Here, we have tested, at hypothalamic level, the effect of substitution of saturated by unsaturated fatty acid on AMPK, activated AMPK (pAMPK at Thr 172), IKKβ, inflammation and oxidative stress. Moreover, we have also analyzed, in the same animals, the involvement of insulin, leptin and inflammatory parameters in the modulation of AMPK.
Materials and Methods
All chemicals were purchased by Sigma–Aldrich (St. Louis, MO, USA), unless otherwise specified. Young male Wistar rats (60 days old; 345 ± 7 g; Charles River, Calco, Lecco, Italy) were individually caged in a temperature-controlled room and exposed to a daily 12/12 h light/dark cycle with free access to chow diet and drinking water. Rats were divided into three experimental groups (n = 8) according to a different 6 weeks dietary regimen: the first group (control diet, CD) received a standard diet (10.6%fat J/J); the second group (LD) received the HFD rich in lard (40% fat J/J); and the third group (FD) received the HFD rich in fish oil (40% fat J/J). The composition of all dietary regimens is reported in Table 1.
Throughout the experimental period, body weights and food intakes were monitored daily to calculate the body-weight gain and the gross energy intake. Spilled food was collected and compensated in readjusting the calculation of food intake. Gross energy density for standard or HFD (15.8, or 20 kJ/g, respectively) was determined by a bomb calorimeter (Parr adiabatic calorimeter, Parr Istrumentes Co, Moline, IL, USA).
Another set of CD, LD and FD animals (n = 5 per group) at 6 weeks of treatment, were injected i.p. with insulin (homolog rapid-acting, 10 units/kg body wt; Novartis, Basel, Switzerland).
At the end of the experimental treatments, the rats were anesthesized by i.p. injection of chloral hydrate (40 mg/100 g body weight), decapitated with a guillotine, and the blood was taken from the inferior cava vein. The hypothalamus was quickly dissected from the brain and transferred in the appropriate buffer. All the samples that were not immediately used were stored at −80°C.
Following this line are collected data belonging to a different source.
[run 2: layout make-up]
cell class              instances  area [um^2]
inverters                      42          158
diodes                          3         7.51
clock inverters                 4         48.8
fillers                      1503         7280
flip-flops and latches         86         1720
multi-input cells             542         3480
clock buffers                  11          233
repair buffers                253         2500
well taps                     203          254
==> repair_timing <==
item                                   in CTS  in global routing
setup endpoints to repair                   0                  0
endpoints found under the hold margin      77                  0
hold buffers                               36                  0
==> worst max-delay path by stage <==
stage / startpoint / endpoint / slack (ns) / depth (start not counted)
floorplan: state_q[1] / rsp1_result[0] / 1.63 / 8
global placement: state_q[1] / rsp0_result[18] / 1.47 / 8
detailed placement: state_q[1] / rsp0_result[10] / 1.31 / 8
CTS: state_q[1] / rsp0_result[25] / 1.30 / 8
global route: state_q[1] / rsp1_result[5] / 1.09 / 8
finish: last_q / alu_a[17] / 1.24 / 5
$ cat config.mk
export PLATFORM = sky130hd
export DESIGN_NAME = imem_boot_loader
export DESIGN_NICKNAME = d
export VERILOG_FILES = /design/src/rtl/imem_boot_loader.sv
export SDC_FILE = /design/constraint.sdc
export NUM_CORES = 1
export LEC_CHECK = 0
export ABC_AREA = 1
export CORE_ASPECT_RATIO = 1.2
export CORE_MARGIN = 5
export CORE_UTILIZATION = 35
export DETAILED_ROUTE_END_ITERATION = 12
export PLACE_DENSITY = 0.69
export SKIP_CTS_REPAIR_TIMING = 1
export SLEW_MARGIN = 20
export SYNTH_ARGS = -nofsm -noshare
export SYNTH_HDL_FRONTEND = slang
export SYNTH_SLANG_ARGS = --single-unit
$ cat constraint.sdc
create_clock -name clk -period 1.8 [get_ports clk]
set_clock_uncertainty 0.1 [all_clocks]
set_input_delay 0.18 -clock clk [delete_from_list [all_inputs] [get_ports clk]]
set_output_delay 0.18 -clock clk [all_outputs]
set_load 0.02 [all_outputs]
$ cat src/rtl/imem_boot_loader.sv
// imem_boot_loader: loads a byte-stream program image into instruction memory, then releases the core
//   clk, rst_n       clock, asynchronous active-low reset
//   s_valid_i/s_data_i/s_ready_o   byte stream in (transfer = valid & ready)
//   imem_we_o/imem_addr_o/imem_wdata_o   one-cycle imem word write
//   core_rst_o       active-low core reset (high once image verified)
//   done_o/err_o     sticky load success / failure
//   words_ld_o       words written so far
module imem_boot_loader #(
  parameter int ADDR_W    = 10,
  parameter int MAX_WORDS = 1024
) (
  input  logic              clk,
  input  logic              rst_n,
  input  logic              s_valid_i,
  input  logic [7:0]        s_data_i,
  output logic              s_ready_o,
  output logic              imem_we_o,
  output logic [ADDR_W-1:0] imem_addr_o,
  output logic [31:0]       imem_wdata_o,
  output logic              core_rst_o,
  output logic              done_o,
  output logic              err_o,
  output logic [ADDR_W:0]   words_ld_o
);
  typedef enum logic [2:0] {IDLE, HDR, DATA, CSUM, DONE, ERR} state_t;
  state_t              state_q, state_d;
  logic [1:0]          bcnt_q, bcnt_d;
  logic [31:0]         n_q, n_d, sh_q, sh_d, wdata_q, wdata_d, shifted;
  logic [7:0]          csum_q, csum_d;
  logic                we_q, we_d, done_q, done_d, err_q, err_d, acc;
  logic [ADDR_W-1:0]   addr_q, addr_d;
  logic [ADDR_W:0]     wl_q, wl_d;
  assign s_ready_o    = state_q inside {HDR, DATA, CSUM};
  assign acc          = s_valid_i & s_ready_o;
  // header and payload words share one shift register; byte0 ends up in bits [7:0]
  assign shifted      = {s_data_i, sh_q[31:8]};
  assign imem_we_o    = we_q;
  assign imem_addr_o  = addr_q;
  assign imem_wdata_o = wdata_q;
  assign core_rst_o   = done_q;
  assign done_o       = done_q;
  assign err_o        = err_q;
  assign words_ld_o   = wl_q;
  always_comb begin
    state_d = state_q;
    bcnt_d  = acc ? bcnt_q + 2'd1 : bcnt_q;
    sh_d    = acc ? shifted : sh_q;
    n_d     = n_q;
    csum_d  = csum_q;
    we_d    = 1'b0;
    addr_d  = addr_q;
    wdata_d = wdata_q;
    wl_d    = wl_q;
    case (state_q)
      IDLE: state_d = HDR;
      HDR: if (acc && bcnt_q == 2'd3) begin
        n_d     = shifted;
        state_d = (shifted == 32'd0 || shifted > 32'(MAX_WORDS)) ? ERR : DATA;
      end
      DATA: if (acc) begin
        csum_d = csum_q ^ s_data_i;
        if (bcnt_q == 2'd3) begin
          we_d    = 1'b1;
          addr_d  = wl_q[ADDR_W-1:0];
          wdata_d = shifted;
          wl_d    = wl_q + 1'b1;
          state_d = (32'(wl_q) + 32'd1 == n_q) ? CSUM : DATA;
        end
      end
      CSUM: if (acc) state_d = (s_data_i == csum_q) ? DONE : ERR;
      default: ;
    endcase
    done_d = done_q | (state_d == DONE);
    err_d  = err_q | (state_d == ERR);
  end
  always_ff @(posedge clk or negedge rst_n) begin
    if (!rst_n) begin
      state_q <= IDLE;
      bcnt_q  <= '0;
      n_q     <= '0;
      sh_q    <= '0;
      csum_q  <= '0;
      we_q    <= 1'b0;
      addr_q  <= '0;
      wdata_q <= '0;
      wl_q    <= '0;
      done_q  <= 1'b0;
      err_q   <= 1'b0;
    end else begin
      state_q <= state_d;
      bcnt_q  <= bcnt_d;
      n_q     <= n_d;
      sh_q    <= sh_d;
      csum_q  <= csum_d;
      we_q    <= we_d;
      addr_q  <= addr_d;
      wdata_q <= wdata_d;
      wl_q    <= wl_d;
      done_q  <= done_d;
      err_q   <= err_d;
    end
  end
endmodule

* Yosys cells after proc, flatten, opt, wreduce, memory -nomap -nowiden *
Index checks and enable logic that the tools add are counted.

storage, ports and cells
  word-level logic and storage cells = 46
  flip-flop bits (word level) = 133
  output and inout bits = 58
  input bits = 11

operators by class
  reductions and logical operators = 8
  muxes and demuxes = 11
  order comparisons = 1
  add/subtract/negate cells = 3
  bitwise logic cells = 4
  eq/ne operators = 8

operators with widths
  operator                 number
  $eq A12 B32 Y1           1
  $gt A32 B11 Y1 const B   1
  $logic_not A32 Y1        1
  $mux W3                  5
  $add A11 B1 Y12 const B  1
  $pmux W3 S4              1
  $add A11 B1 Y11 const B  1
  $eq A8 B8 Y1             1
  $xor A8 B8 Y8            1
  $eq A3 B2 Y1 const B     2
  $eq A3 B3 Y1 const B     2
  $mux W1                  5
  $reduce_and A2 Y1        2
  $eq A3 B1 Y1 const B     1
  $logic_not A3 Y1         1
  $reduce_and A3 Y1        1
  $reduce_bool A3 Y1       1
  $add A2 B1 Y2 const B    1
  $eq A2 B2 Y1 const B     1
  $or A1 B1 Y1             2
  $and A1 B1 Y1            1
  $logic_and A1 B1 Y1      1
  $logic_or A1 B1 Y1       1

* Longest topological paths before layout *
  depth after elaboration = 8
  gate-level depth with buffers = 14
  mapped depth without buffers = 14

* Least setup slack after synthesis *
Ideal clock, no wire load.

  path type = register -> register
  from = reg wl_q[1] (netlist: words_ld_o[1])
  to = reg done_q (netlist: core_rst_o)
  setup slack = -104 ps
  cell stages (with the launch flop) = 13
  arrival = 1,688 ps
  data required time = 1,583 ps
  setup time = 117 ps
  cells stage by stage = dfrtp_1 -> ha_1 -> nand3_2 -> nor2_2 -> nand2_1 -> nand3_1 -> nand3_1 -> nor3_2 -> nand3_1 -> nand2_1 -> nand2_1 -> nand2_1 -> nand2_1

between the ends
  longest elaborated chain between the ends = 8

ends and longest elaborated chain
  item                    line  source
  start, declared         32    logic [ADDR_W:0] wl_q, wl_d;
  start signal, assigned  98    wl_q <= wl_d;
  $add A11 B1 Y12         67    state_d = (32'(wl_q) + 32'd1 == n_q) ? CSUM : DATA;
  $eq A12 B32 Y1          67
  $mux W1                 67
  $mux W3                 62    if (bcnt_q == 2'd3) begin
  $mux W3                 60    DATA: if (acc) begin
  $pmux W3 S4             54    case (state_q)
  $eq A3 B3 Y1            73    done_d = done_q | (state_d == DONE);
  $or A1 B1 Y1            73
  named net done_d        30    logic we_q, we_d, done_q, done_d, err_q, err_d, acc;
  end signal, assigned    99    done_q <= done_d;
  end, declared           30

The timed path passes the listed nets, and every way through them passes these cells.
A chain may end at the register's enable or synchronous reset.

* Worst setup path after layout *
  from = reg wl_q[0] (netlist: words_ld_o[0])
  to = reg done_q (netlist: core_rst_o)

The elaborated chain is that of the path after synthesis.

==> impl_metrics.tcl <==
set metrics [dict create \
    status "finished with violations" \
    failed_checks "setup timing" \
    cts_tree "built" \
    met3_length_microns 538 \
    fin_nets 765 \
    drtAntennaViolNets 0 \
    topRoutingLayerUsed "met4" \
    clock_latency_ps 410 \
    core_area_sq_mm 0.01502 \
    worstPathCellList "ha_4 -> nand3_4 -> nor2_4 -> nand2_2 -> nand2_2 -> nand2_2 -> nand2_1 -> o21ai_1 -> nor2_2 -> nand3_2 -> nand2_2 -> nand2_2 -> nand2_1 -> nand2_1" \
    drt_iter0_markers 341 \
    async_flop_share_pct 100.0 \
    wl_met2_microns 6508 \
    drive_gt1_share_pct 16.60 \
    diodes 0 \
    ys_warn_count 0 \
    worst-setup-path-type "reg2reg" \
    seq_area_frac_synth_pct 58.29 \
    final-setup-viol-count 3 \
    first_global_vias 4452 \
    met1Wirelength_microns 5751 \
    cap_violations 0 \
    crit_slowest_cell "dfrtp_2" \
    path_delay_family "simple AND/OR/NAND/NOR gates" \
    overflow 0 \
    tightest_slew_ps 520.9 \
    ioPinCount 69 \
    holdWs_ps 197.1 \
    antenna_found_initial 0 \
    comb_power_share_pct 25.4 \
    grt_max_degree 55 \
    crit_top_cell "nand2_2" \
    portBuffers 68 \
    dr.pass1.iters 5 \
    crit_buf_inv 0 \
    r2r-end "core_rst_o$_DFF_PN0_" \
    final_util_pct 49.93 \
    fin_area_sq_mm 0.007500 \
    tns_ps -191.2 \
    syn_area_per_cell_sq_um 8.464 \
    p_sw_mw 3.237 \
    synthesis.nets 647 \
    die_h_microns 145.6 \
    power.share.sequential_pct 38.3 \
    place_area_sq_mm 0.006663 \
    h-tree-depth 4 \
    drc 0 \
    startpoint_type "flip-flop" \
    grt_pass1_wl_microns 21760 \
    syn_inst 634 \
    p_int_mw 7.146 \
    grt.total_usage_pct 15.23 \
    synth.distinct_cells 22 \
    vias 4453 \
    start_util_pct 35.73 \
    r2r_slack_ps -110 \
    max_freq_ghz 0.5248 \
    nFillCells 1415 \
    relSlewSlack_pct 65.27 \
    avgRoutedWirePerCell_microns 13.37 \
    die-area_sq_mm 0.01792 \
    synth_edf_count 0 \
    cp-end-kind "flip-flop" \
    hpwl_microns 9107 \
    synth.area.top_cells "dfrtp_1 (58%), nand2_1 (14%), o21ai_0 (11%)" \
    critPathMaxFanout 5 \
    clock-root-buffer "clkbuf_16" \
    min_period_ps 1905 \
    synthFlopType "dfrtp_1" \
    synth_seq_cells 125 \
    gp_congestion 0.8115 \
    rsz0062_at_grt "true" \
    cp.required_ps 2000 \
    timing.rr.start "words_ld_o[0]$_DFFE_PN0P_" \
    numCtsBuffers 17 \
    hold_viol 0 \
    critical-path-max-stage-delay_ps 390 \
    drt-total-wl_microns 12950 \
    dpl.cell_count 934 \
    clockBufferDepth 2 \
    area_growth_pct 39.75 \
    cts.reportedPaths.clkPinSlew_ps 50 \
    r2r_cells 14 \
    power_mw 10.38 \
    die_w_microns 123.0 \
    rows 49 \
    p_leak_nw 3.646 \
    stdcell_count 969 \
    switching_share_pct 31.18 \
    power_density_mw_per_mm2 1385 \
    drv_slew 0 \
    layout_setup_ws_ps -105.4 \
    ir_drop_uv 672.0 \
    hold_class "in2async" \
    clock_sinks 125 \
    post-place-ws_ps -260.7 \
    netlist_area_sq_mm 0.005366 \
    synth_top_area_share_pct 58.29 \
    power_frac_clock_pct 36.2 \
    finalCritPeriodShare_pct 105.9 \
    yosysTopAreaCell "dfrtp_1" \
    viasPerCell 4.595 \
    arrival_ps 2100 \
]
[registers in the layout, summed over array words and instances, names as in the netlist]
name,cells
imem_wdata_o,32
core_rst_o,1
state_q,3
err_o,1
n_q,32
words_ld_o,11
csum_q,8
imem_we_o,1
imem_addr_o,10
sh_q,24
bcnt_q,2
[worst max path at each step]
| stage | cells past startpoint | start | end | slack (ps) |
|---|---|---|---|---|
| after floorplan | 12 | words_ld_o[1]$_DFFE_PN0P_ | core_rst_o$_DFF_PN0_ | 10 |
| after global placement | 12 | s_valid_i | core_rst_o$_DFF_PN0_ | -240 |
| after detailed placement | 12 | s_valid_i | core_rst_o$_DFF_PN0_ | -260 |
| after CTS | 5 | state_q[0]$_DFF_PN0_ | s_ready_o | -220 |
| after global routing | 14 | words_ld_o[0]$_DFFE_PN0P_ | core_rst_o$_DFF_PN0_ | -250 |
| final | 14 | words_ld_o[0]$_DFFE_PN0P_ | core_rst_o$_DFF_PN0_ | -110 |
[layout by cell type (no fill, tap or decap), types with 2 or more instances in the layout]
master	count
buf_12	5
buf_4	50
bufinv_16	5
clkbuf_16	17
clkdlybuf4s50_1	57
clkinv_4	4
clkinvlp_4	4
dfrtp_1	121
dfrtp_2	4
dlymetal6s2s_1	10
inv_1	68
inv_2	2
nand2_1	186
nand2_2	15
nand2_4	2
nand3_1	15
nand3_2	6
nand3b_1	4
nand4_1	8
nor2_1	33
nor2_2	4
nor2_4	3
nor3_1	4
o21ai_0	114
o21ai_1	3
xnor2_1	5
xor2_1	5
[power groups by stage]
stage	sequential (mW)	clock, mW	combinational [mW]
6_report	3.98	3.76	2.64
5_1_grt	4.07	4.00	3.02
4_1_cts	3.97	3.82	2.60
3_5_place_dp	4.01	0	2.58
3_3_place_gp	3.98	0	2.52
2_1_floorplan	4.05	0	1.37
[cells by family after synthesis]
| group | after synthesis | synth area share, % |
|---|---|---|
| flip-flops | 125 | 58.29 |
| buffers and inverters | 95 | 6.901 |
| AO/OA/AOI/OAI | 120 | 11.24 |
| AND/OR/NAND/NOR | 282 | 21.47 |
| adder cells (fa/ha/maj) | 2 | 0.4662 |
| XOR/XNOR | 10 | 1.632 |
[cells in the mapped netlist (2+ instances only)]
library cell,number
ha_1,2
clkbuf_1,16
nand2_1,201
nand2_2,2
inv_1,70
o21ai_0,115
nand4_1,8
nor3_1,4
o21ai_1,3
xnor2_1,5
nand3b_1,4
nand3_1,21
nor2_1,36
nor2_2,4
buf_2,8
xor2_1,5
dfrtp_1,125
[final cells by class]
type / count / area, sq um / area share, %
sequential: 125 / 3133 / 41.78
multi-input combinational: 414 / 1998 / 26.64
timing repair buffer: 124 / 1192 / 15.90
clock buffer: 19 / 442.9 / 5.906
inverter: 70 / 262.8 / 3.504
tap: 204 / 255.2 / 3.403
clock inverter: 13 / 215.2 / 2.870
[layer usage]
metal  up-vias  global-route usage [%]
li1       2250                       -
met1      2108                   19.20
met2        83                   25.34
met3        12                   4.588
met4         0                   4.100
met5         -                       0
No activity file was read; power rests on OpenSTA's default activity.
The serum levels of cholesterol, triglycerides, NEFA and glucose were measured with standard procedures. The serum levels of insulin (Mercodia AB, Uppsala, Sweden), TNF-α (Biovendor R&D, Brno, Czech Republic), adiponectin and leptin (B-Bridge International Mountain View, CA, USA) were measured using commercially available ELISA kits.
Lipid Peroxidation Assay
To determine the lipid peroxidation in hypothalamic homogenate, the level of malondialdehyde (MDA) was measured using the thiobarbituric acid reaction (TBAR) method. MDA reacts with thiobarbituric acid (TBA) to form a pink chromogen that is detected at the wavelength of 532. MDA values were expressed as nanomoles per milligram of brain protein (Lu et al., 2009).
Redox Status and Nuclear Factor Erythroid 2-Related Factor (Nrf2) Activated Enzymes Activities
Reduced glutathione (γ-L-Glutamyl-L-Cysteinyl-Glycine, GSH) and oxidized glutathione (γ-glutamyl-L-cyteinylglycine disulfide, GSSG) concentrations in the hypothalamus were measured using the dithionitrobenzoic acid (DTNB)-GSSG reductase recycling assay (Bergamo et al., 2007); the GSH/GSSG ratio was used as an oxidative stress marker. The enzymatic activities of glutathione S-transferase (GST) and NAD(P)H-quinone oxidoreductase (NQO1) were evaluated spectrophotometrically in brain cytoplasmic extracts with standard protocols (Benson et al., 1980; Levine et al., 1990).
The hypothalamus was homogenized in the lysis buffer (10 mM HEPES, 10 mM KCl, 1.5 mM MgCl2, 12% glycerol, 0.5 mM DTT, 0.1 mM EGTA) with a cocktail of protease inhibitors (Sigma Aldrich). Proteins (20 or 40 μg/lane) were separated on 12% SDS-PAGE and transferred to nitrocellulose membranes. The blots were incubated with AMPKα rabbit monoclonal antibody (Cell Signaling Technology; dil 1:1000), pAMPKα (Thr172) rabbit monoclonal antibody (Cell Signaling Technology; dil 1:1000), IKK-β rabbit monoclonal antibody (Abcam; dil 1:500) or α-tubulin mouse antibody (Sigma Aldrich; dil 1:1000) overnight at 4°C and then with secondary antibody against rabbit or mouse IgG (Promega; dil 1:2500) for 1 h at RT. The signals were visualized with the ECL system (Pierce). The expression level of α-tubulin was used to normalize the data.
Statistical analyses were carried out using SPSS 13.0 (SPSS Inc., Chicago, IL, USA). ANCOVA or one way ANOVA followed by Tukey’s post hoc test was used to evaluate differences between the groups. P values smaller than 0.05 were considered statistically significant.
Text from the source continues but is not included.